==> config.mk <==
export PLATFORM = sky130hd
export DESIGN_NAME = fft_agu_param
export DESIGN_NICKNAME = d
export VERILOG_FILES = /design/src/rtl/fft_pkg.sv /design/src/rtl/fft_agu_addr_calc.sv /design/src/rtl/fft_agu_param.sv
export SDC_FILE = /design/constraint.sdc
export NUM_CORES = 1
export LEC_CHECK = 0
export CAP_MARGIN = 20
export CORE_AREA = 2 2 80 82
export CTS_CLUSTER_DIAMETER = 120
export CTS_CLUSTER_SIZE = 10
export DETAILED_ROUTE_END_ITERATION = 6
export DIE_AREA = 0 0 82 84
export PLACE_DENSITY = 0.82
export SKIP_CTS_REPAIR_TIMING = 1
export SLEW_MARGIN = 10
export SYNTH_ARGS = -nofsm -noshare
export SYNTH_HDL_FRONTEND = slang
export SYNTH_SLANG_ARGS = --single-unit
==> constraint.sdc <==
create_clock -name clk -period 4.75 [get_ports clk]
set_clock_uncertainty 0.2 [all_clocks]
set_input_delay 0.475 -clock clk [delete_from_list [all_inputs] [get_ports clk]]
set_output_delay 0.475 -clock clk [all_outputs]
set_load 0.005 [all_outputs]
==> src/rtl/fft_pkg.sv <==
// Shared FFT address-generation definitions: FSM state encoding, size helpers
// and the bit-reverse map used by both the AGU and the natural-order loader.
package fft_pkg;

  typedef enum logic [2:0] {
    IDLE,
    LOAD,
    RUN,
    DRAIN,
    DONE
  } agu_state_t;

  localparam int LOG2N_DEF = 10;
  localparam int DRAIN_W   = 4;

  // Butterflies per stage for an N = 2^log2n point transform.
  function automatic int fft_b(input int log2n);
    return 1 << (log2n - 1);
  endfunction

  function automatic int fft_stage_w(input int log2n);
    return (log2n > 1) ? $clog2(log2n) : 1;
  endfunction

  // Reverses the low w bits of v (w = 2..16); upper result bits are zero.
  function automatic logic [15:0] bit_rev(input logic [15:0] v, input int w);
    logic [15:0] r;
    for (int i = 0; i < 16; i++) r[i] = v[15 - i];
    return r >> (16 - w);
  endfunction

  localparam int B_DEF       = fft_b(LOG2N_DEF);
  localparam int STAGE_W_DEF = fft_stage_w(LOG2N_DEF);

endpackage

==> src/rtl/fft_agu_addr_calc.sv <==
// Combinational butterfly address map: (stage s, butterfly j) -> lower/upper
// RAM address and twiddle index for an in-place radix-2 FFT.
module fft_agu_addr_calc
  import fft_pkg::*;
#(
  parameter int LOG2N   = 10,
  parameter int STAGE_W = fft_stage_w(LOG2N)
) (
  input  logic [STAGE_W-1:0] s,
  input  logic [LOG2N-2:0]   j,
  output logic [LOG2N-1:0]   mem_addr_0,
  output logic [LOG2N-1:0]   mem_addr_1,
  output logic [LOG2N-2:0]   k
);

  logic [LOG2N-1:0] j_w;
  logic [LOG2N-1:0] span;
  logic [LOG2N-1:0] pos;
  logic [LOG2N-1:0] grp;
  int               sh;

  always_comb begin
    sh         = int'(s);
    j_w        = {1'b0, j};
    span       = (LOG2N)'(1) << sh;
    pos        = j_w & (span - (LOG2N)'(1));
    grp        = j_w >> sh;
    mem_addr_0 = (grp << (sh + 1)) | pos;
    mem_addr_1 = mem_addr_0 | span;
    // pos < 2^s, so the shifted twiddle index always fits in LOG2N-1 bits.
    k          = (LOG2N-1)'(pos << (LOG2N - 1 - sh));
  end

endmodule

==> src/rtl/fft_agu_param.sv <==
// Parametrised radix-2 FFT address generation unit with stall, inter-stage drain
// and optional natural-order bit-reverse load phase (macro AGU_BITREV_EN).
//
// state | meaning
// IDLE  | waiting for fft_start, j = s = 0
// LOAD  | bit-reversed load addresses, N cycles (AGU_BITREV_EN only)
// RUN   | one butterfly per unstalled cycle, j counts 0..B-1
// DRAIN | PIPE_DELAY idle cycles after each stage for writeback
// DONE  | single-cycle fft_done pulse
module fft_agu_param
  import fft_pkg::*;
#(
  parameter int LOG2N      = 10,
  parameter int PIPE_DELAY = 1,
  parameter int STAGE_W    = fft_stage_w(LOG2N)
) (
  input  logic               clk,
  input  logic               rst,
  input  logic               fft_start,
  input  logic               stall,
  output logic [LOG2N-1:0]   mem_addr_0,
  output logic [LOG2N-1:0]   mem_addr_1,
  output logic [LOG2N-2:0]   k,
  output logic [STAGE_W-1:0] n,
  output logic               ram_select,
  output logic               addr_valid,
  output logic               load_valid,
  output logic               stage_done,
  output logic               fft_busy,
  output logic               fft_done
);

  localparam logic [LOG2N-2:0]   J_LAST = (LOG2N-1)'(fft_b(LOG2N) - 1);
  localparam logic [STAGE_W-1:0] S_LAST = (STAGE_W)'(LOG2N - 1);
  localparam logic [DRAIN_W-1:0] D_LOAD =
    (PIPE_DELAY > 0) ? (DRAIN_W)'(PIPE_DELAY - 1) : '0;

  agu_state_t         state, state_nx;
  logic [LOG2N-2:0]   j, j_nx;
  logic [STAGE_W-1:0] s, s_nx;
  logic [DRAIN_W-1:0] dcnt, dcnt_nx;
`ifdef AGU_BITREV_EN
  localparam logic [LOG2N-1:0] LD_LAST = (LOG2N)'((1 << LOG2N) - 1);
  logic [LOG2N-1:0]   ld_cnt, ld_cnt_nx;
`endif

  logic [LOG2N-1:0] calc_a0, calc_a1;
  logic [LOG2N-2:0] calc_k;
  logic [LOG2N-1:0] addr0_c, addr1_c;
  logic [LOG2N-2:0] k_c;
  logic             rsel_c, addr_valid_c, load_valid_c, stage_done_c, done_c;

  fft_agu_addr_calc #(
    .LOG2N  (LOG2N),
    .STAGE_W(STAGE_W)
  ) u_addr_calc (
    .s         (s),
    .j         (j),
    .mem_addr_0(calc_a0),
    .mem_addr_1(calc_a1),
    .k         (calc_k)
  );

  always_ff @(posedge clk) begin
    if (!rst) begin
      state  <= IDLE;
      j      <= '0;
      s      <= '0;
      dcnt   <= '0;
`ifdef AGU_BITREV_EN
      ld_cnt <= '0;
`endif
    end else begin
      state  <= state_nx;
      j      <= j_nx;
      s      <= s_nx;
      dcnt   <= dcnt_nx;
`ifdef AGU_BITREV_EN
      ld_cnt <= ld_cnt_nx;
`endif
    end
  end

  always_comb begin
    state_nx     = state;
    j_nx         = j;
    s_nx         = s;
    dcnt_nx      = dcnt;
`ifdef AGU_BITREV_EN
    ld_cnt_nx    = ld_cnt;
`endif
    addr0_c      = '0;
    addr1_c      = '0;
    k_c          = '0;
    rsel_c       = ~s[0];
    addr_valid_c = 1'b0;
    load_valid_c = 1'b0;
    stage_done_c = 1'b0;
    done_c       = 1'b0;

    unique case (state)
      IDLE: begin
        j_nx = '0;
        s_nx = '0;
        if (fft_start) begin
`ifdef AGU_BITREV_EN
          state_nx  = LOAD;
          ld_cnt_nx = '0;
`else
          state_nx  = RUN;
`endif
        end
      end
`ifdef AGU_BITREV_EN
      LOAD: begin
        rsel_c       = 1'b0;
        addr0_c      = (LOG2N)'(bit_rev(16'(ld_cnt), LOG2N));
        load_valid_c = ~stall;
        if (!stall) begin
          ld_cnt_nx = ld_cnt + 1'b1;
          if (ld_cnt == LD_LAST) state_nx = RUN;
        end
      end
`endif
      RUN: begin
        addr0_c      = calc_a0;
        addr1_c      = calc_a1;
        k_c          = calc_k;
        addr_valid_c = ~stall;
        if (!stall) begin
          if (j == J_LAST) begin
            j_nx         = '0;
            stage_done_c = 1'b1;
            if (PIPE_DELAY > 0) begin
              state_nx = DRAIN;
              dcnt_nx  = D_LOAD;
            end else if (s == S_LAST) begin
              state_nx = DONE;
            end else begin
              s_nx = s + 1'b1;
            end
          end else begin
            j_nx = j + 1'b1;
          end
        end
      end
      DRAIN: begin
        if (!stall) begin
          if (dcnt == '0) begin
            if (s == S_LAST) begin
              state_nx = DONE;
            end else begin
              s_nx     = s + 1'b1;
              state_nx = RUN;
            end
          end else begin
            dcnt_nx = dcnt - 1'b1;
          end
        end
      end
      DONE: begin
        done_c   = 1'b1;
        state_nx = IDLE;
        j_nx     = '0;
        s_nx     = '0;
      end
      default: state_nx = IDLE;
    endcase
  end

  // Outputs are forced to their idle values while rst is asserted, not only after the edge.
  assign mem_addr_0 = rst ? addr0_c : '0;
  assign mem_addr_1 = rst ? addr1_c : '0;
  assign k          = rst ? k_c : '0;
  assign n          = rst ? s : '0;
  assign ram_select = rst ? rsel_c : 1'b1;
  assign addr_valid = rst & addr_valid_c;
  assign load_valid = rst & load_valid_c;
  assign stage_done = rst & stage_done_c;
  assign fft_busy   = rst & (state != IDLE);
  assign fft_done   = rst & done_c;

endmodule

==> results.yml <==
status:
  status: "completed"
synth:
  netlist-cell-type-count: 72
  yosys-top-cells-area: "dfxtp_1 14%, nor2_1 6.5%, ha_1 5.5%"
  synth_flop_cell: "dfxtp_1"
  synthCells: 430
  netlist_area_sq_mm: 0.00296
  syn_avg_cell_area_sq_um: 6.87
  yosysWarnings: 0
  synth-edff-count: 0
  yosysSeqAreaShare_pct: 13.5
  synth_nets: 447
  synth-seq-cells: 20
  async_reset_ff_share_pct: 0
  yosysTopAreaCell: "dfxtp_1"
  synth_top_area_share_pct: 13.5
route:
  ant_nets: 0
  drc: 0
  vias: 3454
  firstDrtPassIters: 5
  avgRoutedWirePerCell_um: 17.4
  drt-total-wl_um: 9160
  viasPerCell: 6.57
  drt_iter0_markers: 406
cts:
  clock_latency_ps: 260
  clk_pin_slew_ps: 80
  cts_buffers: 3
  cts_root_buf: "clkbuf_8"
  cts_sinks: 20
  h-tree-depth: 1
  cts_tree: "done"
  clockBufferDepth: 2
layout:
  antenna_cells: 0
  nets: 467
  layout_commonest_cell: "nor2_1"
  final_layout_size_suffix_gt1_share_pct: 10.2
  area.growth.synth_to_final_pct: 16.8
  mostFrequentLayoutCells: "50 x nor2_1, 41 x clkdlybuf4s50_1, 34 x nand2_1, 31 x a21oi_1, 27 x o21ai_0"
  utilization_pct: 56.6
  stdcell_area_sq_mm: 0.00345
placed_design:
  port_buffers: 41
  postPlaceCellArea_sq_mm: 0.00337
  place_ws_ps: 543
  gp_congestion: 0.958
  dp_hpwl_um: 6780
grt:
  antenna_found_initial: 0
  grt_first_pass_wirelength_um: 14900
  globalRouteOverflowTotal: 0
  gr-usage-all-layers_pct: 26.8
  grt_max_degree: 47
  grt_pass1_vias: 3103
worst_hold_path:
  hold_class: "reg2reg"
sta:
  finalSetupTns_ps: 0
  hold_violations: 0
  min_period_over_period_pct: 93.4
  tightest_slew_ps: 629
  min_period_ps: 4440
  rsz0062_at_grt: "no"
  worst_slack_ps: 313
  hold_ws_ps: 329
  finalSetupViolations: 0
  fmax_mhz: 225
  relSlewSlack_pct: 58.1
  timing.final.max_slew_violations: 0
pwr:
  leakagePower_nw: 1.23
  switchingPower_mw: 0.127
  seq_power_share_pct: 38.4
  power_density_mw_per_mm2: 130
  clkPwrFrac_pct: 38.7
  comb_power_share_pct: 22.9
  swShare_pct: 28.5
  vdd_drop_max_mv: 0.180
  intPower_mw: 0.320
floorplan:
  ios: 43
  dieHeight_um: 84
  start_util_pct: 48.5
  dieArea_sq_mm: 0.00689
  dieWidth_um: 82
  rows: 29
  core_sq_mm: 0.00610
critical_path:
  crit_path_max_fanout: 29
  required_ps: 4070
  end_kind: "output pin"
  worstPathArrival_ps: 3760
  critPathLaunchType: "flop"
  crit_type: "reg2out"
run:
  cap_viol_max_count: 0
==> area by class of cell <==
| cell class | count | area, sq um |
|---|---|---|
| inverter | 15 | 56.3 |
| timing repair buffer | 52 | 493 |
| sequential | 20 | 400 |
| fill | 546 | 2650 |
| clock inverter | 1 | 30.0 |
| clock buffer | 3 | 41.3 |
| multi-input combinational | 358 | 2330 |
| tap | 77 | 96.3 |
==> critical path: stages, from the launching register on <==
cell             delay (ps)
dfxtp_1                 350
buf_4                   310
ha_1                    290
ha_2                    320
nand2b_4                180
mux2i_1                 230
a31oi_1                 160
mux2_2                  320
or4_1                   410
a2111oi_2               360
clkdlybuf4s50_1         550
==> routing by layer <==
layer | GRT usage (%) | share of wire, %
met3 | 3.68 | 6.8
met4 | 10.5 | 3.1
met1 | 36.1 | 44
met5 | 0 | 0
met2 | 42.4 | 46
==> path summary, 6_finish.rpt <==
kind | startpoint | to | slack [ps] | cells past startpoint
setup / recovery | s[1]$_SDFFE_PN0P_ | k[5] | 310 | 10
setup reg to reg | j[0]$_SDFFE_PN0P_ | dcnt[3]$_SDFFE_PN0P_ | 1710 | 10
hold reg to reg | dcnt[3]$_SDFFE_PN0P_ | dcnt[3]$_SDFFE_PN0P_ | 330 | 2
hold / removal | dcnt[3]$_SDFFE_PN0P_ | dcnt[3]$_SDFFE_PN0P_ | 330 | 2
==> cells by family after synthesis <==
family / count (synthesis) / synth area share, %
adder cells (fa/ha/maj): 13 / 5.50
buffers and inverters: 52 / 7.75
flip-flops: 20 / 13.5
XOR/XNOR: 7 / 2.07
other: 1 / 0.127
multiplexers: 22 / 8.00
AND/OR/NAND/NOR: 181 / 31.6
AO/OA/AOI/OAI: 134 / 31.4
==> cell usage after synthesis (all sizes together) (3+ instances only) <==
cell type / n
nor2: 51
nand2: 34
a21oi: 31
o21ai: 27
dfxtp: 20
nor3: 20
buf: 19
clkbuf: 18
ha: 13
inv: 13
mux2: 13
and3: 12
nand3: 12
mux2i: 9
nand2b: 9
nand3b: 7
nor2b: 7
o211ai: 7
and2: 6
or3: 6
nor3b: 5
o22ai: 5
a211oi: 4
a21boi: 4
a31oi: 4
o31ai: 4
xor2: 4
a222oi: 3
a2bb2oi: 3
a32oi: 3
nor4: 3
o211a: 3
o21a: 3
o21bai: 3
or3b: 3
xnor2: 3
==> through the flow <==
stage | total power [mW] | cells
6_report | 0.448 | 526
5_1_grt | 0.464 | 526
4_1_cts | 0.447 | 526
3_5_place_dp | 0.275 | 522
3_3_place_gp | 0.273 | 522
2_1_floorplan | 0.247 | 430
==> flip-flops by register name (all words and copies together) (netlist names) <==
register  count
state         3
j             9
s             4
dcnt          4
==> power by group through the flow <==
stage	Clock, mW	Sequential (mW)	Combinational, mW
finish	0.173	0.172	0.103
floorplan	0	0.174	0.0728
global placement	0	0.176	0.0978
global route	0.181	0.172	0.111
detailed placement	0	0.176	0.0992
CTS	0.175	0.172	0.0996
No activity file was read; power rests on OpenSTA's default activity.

______________________________

# EXERCISE REQUIREMENTS:
From the records above, transcribe exactly the run of lines that opens with the line holding "(span - (LOG2N)'(1));" and closes with the line holding "in LOG2N-1 bits.", both included.

# ANSWER BOX:
    pos        = j_w & (span - (LOG2N)'(1));
    grp        = j_w >> sh;
    mem_addr_0 = (grp << (sh + 1)) | pos;
    mem_addr_1 = mem_addr_0 | span;
    // pos < 2^s, so the shifted twiddle index always fits in LOG2N-1 bits.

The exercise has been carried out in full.